UCPH Statistics Seminar: Xingyu Wang

Title: Sharp Characterization and Control of Global Dynamics of SGDs with Heavy Tails

Speaker: Xingyu Wang from University of Amsterdam

Abstract: The empirical success of deep learning is often attributed to the mysterious ability of stochastic gradient descents (SGDs) to avoid sharp local minima in the loss landscape, as sharp minima are believed to lead to poor generalization. To unravel this mystery and potentially further enhance such capability of SGDs, it is imperative to go beyond the traditional local convergence analysis and obtain a comprehensive understanding of SGDs’ global dynamics within complex non-convex loss landscapes. In this talk, we characterize the global dynamics of SGDs through the heavy-tailed large deviations and local stability framework.

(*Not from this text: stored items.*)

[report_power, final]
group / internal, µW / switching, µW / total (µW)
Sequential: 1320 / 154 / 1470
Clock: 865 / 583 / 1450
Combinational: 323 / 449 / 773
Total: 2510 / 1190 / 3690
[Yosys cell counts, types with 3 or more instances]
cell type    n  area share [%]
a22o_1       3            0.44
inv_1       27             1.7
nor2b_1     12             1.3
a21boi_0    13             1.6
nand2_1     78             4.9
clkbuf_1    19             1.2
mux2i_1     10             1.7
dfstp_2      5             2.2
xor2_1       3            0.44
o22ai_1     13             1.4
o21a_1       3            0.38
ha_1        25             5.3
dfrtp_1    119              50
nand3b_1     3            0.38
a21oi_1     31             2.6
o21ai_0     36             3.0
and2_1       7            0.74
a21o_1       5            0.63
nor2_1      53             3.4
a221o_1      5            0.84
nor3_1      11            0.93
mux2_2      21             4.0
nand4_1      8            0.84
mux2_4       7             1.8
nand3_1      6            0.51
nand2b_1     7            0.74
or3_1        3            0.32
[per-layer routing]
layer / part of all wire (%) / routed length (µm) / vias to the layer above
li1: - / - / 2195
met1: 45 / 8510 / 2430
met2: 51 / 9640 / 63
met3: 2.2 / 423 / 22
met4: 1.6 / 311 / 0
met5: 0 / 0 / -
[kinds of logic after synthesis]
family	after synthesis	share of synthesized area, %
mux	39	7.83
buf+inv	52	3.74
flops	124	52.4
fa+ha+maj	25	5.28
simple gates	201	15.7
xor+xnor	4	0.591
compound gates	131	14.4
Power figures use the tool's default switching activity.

This framework systematically characterizes the rare events in heavy-tailed dynamical systems; building on this, we characterize intricate phase transitions in the first exit times, which leads to the heavy-tailed counterparts of the classical Freidlin-Wentzell and Eyring-Kramers theories. Moreover, applying this framework to SGD, we reveal a fascinating phenomenon in deep learning: by injecting and then truncating heavy-tailed noises during the training phase, SGD can almost completely avoid sharp minima and hence achieve better generalization performance for the test data.